* **DATA FOR THE TASK**
──────────────────────────────

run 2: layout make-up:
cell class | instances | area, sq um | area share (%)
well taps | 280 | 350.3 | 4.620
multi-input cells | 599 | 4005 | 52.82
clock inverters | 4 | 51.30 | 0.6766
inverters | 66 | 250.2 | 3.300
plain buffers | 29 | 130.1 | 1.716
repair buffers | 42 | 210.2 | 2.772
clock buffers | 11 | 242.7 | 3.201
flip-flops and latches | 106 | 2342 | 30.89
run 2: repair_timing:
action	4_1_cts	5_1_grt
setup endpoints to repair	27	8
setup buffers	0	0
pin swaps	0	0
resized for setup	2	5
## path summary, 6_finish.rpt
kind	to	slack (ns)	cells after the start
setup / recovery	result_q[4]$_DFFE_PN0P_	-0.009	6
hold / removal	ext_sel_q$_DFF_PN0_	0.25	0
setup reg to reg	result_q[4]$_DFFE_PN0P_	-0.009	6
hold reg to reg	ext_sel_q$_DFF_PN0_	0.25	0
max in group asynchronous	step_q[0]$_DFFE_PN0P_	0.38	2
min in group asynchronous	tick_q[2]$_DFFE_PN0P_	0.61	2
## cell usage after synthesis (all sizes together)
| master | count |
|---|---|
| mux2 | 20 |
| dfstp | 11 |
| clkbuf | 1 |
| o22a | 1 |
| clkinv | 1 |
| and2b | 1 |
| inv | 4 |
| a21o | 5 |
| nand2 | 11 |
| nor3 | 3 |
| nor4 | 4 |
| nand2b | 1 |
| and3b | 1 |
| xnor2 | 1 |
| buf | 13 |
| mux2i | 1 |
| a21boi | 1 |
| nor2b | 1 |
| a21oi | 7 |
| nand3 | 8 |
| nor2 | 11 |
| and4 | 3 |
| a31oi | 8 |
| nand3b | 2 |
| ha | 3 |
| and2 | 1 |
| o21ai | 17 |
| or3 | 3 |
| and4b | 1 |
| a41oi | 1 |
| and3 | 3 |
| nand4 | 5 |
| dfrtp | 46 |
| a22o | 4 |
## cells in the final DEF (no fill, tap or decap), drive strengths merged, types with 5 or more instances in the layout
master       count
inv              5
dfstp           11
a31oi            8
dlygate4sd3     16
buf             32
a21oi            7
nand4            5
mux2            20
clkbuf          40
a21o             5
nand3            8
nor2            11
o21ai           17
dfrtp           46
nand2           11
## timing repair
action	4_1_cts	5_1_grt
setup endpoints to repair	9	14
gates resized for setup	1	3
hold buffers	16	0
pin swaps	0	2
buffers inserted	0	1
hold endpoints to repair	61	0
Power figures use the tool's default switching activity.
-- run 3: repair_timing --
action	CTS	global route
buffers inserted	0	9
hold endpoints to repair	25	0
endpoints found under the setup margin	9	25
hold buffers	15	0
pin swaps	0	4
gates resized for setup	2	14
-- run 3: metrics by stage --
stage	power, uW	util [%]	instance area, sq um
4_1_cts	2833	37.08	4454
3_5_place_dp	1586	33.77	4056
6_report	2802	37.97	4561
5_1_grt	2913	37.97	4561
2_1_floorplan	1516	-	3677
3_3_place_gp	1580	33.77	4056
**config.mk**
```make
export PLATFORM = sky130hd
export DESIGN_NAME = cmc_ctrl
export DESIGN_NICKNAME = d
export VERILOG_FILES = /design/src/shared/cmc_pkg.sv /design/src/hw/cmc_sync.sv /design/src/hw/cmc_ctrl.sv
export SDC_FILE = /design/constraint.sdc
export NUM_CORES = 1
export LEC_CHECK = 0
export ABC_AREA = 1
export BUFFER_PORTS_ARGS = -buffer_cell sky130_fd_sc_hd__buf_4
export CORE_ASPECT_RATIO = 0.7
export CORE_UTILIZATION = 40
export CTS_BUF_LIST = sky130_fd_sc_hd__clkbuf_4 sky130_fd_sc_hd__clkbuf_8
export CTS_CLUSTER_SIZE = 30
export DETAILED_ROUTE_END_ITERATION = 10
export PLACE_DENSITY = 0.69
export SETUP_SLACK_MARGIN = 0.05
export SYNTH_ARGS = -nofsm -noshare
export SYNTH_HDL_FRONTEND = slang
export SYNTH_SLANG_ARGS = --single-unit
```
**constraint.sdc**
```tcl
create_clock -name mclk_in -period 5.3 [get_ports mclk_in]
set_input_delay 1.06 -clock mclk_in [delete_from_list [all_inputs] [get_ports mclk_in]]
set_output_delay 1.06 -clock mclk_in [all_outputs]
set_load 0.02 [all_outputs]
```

──────────────────────────────

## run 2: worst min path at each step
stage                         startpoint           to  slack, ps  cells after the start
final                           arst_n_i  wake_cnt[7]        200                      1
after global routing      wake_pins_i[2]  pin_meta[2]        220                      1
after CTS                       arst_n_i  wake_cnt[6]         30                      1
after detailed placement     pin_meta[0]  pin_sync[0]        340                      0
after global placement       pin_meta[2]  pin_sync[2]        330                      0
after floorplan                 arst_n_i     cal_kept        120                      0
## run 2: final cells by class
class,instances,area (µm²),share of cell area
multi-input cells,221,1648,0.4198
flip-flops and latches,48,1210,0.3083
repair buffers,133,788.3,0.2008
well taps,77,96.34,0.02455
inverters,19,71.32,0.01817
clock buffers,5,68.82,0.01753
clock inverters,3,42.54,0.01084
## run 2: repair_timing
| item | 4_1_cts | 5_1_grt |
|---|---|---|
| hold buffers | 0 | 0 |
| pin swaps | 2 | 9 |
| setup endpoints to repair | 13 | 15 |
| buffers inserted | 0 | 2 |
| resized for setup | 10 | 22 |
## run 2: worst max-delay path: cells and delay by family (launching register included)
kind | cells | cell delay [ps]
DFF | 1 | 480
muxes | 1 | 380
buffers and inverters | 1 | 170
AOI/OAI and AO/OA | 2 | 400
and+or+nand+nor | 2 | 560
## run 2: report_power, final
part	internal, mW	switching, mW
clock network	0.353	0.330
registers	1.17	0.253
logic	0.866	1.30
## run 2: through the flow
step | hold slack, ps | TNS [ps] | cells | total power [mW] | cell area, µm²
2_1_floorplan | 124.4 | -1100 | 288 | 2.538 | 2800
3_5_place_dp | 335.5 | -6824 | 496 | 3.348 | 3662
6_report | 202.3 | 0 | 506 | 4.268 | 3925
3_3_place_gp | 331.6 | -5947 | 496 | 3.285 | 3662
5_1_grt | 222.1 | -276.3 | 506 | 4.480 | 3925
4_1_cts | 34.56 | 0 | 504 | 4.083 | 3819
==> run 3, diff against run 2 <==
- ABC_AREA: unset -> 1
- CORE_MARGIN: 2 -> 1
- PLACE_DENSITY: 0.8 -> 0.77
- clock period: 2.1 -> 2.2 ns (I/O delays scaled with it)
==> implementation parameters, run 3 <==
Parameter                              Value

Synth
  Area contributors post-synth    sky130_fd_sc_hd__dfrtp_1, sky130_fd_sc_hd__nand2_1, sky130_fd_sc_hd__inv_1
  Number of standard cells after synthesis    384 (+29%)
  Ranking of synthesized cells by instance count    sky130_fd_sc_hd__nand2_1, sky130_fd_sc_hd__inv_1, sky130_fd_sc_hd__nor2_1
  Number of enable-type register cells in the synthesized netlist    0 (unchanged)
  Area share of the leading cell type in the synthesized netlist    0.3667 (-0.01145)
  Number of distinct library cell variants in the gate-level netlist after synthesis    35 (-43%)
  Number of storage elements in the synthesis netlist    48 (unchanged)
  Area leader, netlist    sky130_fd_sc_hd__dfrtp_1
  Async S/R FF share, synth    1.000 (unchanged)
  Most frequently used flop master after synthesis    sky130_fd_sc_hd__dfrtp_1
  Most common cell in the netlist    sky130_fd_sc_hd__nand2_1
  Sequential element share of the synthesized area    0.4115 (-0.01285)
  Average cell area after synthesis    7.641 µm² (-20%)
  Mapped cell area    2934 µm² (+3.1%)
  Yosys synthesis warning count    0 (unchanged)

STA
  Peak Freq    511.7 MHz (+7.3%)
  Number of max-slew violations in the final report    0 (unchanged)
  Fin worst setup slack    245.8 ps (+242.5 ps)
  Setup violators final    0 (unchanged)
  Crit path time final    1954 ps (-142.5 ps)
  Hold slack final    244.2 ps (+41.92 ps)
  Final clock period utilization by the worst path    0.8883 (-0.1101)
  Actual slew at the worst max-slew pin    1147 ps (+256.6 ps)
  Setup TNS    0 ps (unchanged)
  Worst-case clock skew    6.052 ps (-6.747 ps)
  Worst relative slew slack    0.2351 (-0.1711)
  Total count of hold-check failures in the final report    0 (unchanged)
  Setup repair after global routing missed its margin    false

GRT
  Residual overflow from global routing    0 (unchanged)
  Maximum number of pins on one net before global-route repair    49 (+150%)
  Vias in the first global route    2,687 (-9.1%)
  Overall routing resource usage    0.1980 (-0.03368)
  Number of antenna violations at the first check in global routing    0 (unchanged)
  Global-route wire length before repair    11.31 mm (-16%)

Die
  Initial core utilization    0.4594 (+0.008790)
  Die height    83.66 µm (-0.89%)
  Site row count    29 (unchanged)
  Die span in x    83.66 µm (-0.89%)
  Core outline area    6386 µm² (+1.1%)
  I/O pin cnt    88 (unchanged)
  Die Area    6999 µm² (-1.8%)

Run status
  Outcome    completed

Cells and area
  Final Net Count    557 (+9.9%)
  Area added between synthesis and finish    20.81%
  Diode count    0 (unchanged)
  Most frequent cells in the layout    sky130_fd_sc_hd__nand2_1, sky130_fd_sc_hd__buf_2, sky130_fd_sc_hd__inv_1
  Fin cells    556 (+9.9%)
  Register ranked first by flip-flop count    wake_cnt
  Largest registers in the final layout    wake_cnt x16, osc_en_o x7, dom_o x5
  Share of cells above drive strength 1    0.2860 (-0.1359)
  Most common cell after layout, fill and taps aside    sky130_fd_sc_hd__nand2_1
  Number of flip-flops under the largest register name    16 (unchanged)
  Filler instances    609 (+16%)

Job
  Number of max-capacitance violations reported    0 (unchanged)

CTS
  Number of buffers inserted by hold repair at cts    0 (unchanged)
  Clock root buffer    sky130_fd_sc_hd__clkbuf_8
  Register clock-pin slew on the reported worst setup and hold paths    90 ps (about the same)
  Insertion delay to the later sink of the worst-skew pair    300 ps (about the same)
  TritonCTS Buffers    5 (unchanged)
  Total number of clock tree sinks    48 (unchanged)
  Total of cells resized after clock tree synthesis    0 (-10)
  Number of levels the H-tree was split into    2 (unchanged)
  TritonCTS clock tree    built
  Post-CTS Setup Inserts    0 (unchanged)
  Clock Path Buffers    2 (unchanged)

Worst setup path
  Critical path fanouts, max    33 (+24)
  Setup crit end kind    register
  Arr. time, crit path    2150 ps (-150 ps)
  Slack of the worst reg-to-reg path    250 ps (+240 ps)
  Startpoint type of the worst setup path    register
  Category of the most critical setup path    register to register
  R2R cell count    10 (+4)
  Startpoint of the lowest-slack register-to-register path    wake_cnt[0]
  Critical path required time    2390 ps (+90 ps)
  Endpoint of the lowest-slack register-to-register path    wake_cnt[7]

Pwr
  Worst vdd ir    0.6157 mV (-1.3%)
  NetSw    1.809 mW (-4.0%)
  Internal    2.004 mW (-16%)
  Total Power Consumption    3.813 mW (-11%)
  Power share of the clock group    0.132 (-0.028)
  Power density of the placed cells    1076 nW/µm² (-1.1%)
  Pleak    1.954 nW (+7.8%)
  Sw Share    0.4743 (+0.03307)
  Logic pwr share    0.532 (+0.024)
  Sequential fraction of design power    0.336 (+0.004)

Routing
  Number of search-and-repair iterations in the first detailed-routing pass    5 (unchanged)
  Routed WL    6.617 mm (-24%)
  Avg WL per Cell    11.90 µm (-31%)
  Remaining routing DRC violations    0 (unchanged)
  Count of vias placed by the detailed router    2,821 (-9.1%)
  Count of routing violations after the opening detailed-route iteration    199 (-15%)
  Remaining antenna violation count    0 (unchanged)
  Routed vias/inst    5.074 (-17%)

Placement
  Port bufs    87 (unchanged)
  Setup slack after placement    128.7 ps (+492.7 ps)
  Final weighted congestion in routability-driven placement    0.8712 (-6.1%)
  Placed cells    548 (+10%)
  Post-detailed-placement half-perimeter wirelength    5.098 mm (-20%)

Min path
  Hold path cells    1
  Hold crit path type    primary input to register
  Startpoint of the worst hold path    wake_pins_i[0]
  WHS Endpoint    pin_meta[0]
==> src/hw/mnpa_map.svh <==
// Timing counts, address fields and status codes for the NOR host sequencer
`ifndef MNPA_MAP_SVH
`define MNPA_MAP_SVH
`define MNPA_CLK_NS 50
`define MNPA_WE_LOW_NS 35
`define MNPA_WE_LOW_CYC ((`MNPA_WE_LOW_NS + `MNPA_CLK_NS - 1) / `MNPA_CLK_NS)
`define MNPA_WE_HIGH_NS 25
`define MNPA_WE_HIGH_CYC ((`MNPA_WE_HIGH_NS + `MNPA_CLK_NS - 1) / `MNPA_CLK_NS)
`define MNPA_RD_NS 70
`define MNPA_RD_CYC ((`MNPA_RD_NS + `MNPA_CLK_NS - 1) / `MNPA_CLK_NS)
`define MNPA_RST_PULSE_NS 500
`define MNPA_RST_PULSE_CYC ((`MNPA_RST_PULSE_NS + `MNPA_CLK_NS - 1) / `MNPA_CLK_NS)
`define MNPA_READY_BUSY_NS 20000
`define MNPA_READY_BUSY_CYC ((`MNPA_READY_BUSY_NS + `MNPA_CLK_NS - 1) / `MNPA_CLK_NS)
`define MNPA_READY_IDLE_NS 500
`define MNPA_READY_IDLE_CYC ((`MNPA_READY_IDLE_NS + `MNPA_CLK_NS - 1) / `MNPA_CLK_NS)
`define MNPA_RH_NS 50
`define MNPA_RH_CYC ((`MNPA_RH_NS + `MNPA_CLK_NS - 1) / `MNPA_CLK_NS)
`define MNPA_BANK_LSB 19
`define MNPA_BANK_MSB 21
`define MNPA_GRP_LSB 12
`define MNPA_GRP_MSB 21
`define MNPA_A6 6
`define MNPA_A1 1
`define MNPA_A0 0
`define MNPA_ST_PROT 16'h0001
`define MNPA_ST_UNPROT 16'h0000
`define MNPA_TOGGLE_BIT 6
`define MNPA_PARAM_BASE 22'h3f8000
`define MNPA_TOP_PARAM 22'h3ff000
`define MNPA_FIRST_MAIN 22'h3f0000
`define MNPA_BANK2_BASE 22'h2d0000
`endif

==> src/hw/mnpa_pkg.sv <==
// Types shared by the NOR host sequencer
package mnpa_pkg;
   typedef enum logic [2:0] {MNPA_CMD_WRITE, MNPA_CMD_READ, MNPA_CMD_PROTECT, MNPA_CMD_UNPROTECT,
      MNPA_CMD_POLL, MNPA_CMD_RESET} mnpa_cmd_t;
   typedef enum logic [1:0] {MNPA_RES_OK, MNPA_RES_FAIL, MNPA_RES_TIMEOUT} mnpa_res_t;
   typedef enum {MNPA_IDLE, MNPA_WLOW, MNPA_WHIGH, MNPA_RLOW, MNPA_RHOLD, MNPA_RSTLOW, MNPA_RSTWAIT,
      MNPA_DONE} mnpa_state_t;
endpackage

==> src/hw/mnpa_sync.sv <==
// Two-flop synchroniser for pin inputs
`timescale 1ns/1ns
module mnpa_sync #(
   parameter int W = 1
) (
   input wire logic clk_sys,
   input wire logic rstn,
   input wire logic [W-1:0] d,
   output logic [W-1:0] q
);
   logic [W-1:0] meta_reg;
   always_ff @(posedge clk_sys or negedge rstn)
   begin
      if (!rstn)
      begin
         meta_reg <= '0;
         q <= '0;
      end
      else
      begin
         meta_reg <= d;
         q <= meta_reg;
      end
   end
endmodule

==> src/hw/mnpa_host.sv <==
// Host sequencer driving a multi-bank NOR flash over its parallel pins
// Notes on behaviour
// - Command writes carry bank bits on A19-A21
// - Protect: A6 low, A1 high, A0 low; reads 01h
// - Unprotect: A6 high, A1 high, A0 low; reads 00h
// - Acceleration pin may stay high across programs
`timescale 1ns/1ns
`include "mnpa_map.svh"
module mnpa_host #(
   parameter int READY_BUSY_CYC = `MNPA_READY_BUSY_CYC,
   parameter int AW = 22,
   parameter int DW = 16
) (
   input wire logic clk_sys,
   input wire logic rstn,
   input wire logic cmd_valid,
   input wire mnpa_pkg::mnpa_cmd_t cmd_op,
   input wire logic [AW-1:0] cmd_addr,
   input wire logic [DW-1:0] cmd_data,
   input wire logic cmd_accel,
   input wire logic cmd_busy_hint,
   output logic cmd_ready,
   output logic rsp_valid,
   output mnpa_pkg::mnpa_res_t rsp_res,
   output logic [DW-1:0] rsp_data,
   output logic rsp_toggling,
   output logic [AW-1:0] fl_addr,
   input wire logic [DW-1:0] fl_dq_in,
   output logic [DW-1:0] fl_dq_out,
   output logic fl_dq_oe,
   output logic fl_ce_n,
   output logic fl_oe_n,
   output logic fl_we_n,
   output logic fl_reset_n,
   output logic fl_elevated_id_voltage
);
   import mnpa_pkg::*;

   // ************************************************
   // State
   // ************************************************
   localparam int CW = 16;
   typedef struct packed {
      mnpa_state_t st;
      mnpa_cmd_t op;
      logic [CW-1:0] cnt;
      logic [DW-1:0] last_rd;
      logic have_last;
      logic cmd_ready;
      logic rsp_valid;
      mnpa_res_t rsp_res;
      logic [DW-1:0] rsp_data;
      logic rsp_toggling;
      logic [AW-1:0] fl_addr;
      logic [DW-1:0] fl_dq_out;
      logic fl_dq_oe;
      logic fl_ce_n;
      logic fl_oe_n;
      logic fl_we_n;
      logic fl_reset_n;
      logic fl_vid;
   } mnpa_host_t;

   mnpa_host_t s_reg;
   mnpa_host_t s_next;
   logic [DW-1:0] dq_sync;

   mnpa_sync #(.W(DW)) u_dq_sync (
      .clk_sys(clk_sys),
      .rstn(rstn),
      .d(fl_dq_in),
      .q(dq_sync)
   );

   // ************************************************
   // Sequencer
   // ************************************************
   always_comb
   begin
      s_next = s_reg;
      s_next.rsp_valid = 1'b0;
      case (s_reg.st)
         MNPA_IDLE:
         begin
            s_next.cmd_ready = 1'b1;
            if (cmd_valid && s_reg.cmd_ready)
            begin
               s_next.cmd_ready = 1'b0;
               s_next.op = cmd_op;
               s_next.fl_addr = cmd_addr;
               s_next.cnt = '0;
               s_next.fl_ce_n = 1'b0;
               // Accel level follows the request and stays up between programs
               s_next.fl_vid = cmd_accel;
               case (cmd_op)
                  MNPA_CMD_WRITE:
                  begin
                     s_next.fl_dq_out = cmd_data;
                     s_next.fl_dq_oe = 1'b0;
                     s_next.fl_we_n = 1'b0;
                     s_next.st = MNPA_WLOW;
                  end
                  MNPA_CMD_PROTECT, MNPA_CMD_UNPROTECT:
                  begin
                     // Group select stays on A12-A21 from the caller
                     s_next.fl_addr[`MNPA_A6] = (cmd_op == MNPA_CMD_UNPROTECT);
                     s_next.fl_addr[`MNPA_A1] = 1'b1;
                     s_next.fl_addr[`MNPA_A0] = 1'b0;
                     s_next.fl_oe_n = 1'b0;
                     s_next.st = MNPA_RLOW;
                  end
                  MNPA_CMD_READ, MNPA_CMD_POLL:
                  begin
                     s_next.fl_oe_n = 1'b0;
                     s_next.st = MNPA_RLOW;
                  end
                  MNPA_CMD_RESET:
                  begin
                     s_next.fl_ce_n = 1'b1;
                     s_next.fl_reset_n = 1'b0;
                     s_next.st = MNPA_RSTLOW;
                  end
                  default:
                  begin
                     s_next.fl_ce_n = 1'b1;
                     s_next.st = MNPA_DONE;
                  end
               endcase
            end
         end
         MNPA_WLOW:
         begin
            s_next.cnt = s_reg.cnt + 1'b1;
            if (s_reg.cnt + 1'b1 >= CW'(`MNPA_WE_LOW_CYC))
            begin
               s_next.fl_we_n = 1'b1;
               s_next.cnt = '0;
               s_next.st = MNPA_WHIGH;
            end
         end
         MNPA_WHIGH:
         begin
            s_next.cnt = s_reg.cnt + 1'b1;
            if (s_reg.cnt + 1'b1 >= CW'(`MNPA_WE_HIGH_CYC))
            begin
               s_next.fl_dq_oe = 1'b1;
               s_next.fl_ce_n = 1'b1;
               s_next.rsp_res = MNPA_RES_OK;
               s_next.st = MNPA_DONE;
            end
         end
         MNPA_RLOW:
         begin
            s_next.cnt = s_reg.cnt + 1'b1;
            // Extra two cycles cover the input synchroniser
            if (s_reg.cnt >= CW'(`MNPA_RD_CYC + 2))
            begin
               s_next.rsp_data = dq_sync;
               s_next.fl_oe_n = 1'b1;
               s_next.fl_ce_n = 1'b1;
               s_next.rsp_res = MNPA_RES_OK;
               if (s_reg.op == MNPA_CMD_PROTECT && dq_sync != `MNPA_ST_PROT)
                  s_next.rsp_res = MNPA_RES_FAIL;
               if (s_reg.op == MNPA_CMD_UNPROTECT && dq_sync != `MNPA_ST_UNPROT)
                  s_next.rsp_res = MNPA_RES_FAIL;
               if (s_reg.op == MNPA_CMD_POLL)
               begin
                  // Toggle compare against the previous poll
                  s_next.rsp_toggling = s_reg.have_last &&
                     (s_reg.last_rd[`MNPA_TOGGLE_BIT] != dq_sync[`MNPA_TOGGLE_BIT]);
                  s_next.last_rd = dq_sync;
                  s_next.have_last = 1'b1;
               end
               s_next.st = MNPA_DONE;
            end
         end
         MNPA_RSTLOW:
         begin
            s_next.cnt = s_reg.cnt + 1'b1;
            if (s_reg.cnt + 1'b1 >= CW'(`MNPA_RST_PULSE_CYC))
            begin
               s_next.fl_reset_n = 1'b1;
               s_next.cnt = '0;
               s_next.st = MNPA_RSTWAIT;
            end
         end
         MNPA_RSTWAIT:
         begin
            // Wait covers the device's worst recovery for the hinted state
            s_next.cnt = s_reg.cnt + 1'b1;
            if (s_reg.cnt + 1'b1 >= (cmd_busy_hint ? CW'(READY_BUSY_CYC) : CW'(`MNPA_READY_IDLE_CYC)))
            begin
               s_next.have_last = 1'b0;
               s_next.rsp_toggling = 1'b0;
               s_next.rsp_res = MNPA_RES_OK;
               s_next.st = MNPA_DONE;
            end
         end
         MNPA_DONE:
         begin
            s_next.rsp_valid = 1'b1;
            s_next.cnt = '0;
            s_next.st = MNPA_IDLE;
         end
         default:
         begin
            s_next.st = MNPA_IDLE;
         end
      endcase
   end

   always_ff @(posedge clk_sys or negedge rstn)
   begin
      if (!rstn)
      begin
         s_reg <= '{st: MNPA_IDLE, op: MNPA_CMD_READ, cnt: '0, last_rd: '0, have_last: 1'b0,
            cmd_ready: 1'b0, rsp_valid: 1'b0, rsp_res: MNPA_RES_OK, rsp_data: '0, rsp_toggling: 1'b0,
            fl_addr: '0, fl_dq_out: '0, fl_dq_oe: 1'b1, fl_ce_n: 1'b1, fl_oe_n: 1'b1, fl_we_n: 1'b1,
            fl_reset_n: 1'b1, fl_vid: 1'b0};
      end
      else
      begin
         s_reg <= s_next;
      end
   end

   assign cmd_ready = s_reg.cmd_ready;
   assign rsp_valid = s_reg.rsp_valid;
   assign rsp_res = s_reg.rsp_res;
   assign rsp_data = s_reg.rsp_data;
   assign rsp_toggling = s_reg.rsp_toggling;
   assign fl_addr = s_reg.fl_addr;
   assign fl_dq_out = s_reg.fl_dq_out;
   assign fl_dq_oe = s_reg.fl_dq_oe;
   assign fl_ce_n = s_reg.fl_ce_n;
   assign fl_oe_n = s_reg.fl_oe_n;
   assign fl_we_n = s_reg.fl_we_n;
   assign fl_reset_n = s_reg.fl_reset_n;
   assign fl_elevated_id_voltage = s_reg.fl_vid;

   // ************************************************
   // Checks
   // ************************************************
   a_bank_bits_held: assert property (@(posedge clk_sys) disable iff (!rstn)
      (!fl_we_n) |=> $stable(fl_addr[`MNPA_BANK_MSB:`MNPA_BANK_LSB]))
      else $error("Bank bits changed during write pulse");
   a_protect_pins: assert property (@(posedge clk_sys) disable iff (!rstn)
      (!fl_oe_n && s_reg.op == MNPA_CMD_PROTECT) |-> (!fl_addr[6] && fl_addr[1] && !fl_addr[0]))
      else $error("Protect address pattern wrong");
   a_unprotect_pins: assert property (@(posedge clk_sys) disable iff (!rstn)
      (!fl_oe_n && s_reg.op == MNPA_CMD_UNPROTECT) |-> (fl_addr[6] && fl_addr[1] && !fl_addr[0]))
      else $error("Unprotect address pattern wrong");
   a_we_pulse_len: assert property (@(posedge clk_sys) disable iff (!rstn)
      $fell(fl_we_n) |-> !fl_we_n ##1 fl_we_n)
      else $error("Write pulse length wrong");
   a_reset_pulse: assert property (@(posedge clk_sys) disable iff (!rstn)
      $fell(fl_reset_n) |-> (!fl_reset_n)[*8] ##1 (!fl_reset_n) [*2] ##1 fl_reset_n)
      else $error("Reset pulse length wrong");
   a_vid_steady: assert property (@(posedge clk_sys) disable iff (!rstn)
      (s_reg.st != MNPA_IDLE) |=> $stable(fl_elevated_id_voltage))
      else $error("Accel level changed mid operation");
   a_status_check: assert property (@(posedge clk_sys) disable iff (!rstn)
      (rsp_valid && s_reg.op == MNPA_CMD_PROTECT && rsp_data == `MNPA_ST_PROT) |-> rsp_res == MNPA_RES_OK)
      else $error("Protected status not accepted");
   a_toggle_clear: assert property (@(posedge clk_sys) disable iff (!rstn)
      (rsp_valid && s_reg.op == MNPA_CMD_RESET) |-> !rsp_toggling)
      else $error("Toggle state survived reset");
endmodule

──────────────────────────────

* **TASK**
Print again the lines of the entries above that fall between the line holding "Number of buffers" and the line holding "Remaining routing DRC", inclusive, exactly as they stand.

* **WRITTEN RESPONSE**
  Number of buffers inserted by hold repair at cts    0 (unchanged)
  Clock root buffer    sky130_fd_sc_hd__clkbuf_8
  Register clock-pin slew on the reported worst setup and hold paths    90 ps (about the same)
  Insertion delay to the later sink of the worst-skew pair    300 ps (about the same)
  TritonCTS Buffers    5 (unchanged)
  Total number of clock tree sinks    48 (unchanged)
  Total of cells resized after clock tree synthesis    0 (-10)
  Number of levels the H-tree was split into    2 (unchanged)
  TritonCTS clock tree    built
  Post-CTS Setup Inserts    0 (unchanged)
  Clock Path Buffers    2 (unchanged)

Worst setup path
  Critical path fanouts, max    33 (+24)
  Setup crit end kind    register
  Arr. time, crit path    2150 ps (-150 ps)
  Slack of the worst reg-to-reg path    250 ps (+240 ps)
  Startpoint type of the worst setup path    register
  Category of the most critical setup path    register to register
  R2R cell count    10 (+4)
  Startpoint of the lowest-slack register-to-register path    wake_cnt[0]
  Critical path required time    2390 ps (+90 ps)
  Endpoint of the lowest-slack register-to-register path    wake_cnt[7]

Pwr
  Worst vdd ir    0.6157 mV (-1.3%)
  NetSw    1.809 mW (-4.0%)
  Internal    2.004 mW (-16%)
  Total Power Consumption    3.813 mW (-11%)
  Power share of the clock group    0.132 (-0.028)
  Power density of the placed cells    1076 nW/µm² (-1.1%)
  Pleak    1.954 nW (+7.8%)
  Sw Share    0.4743 (+0.03307)
  Logic pwr share    0.532 (+0.024)
  Sequential fraction of design power    0.336 (+0.004)

Routing
  Number of search-and-repair iterations in the first detailed-routing pass    5 (unchanged)
  Routed WL    6.617 mm (-24%)
  Avg WL per Cell    11.90 µm (-31%)
  Remaining routing DRC violations    0 (unchanged)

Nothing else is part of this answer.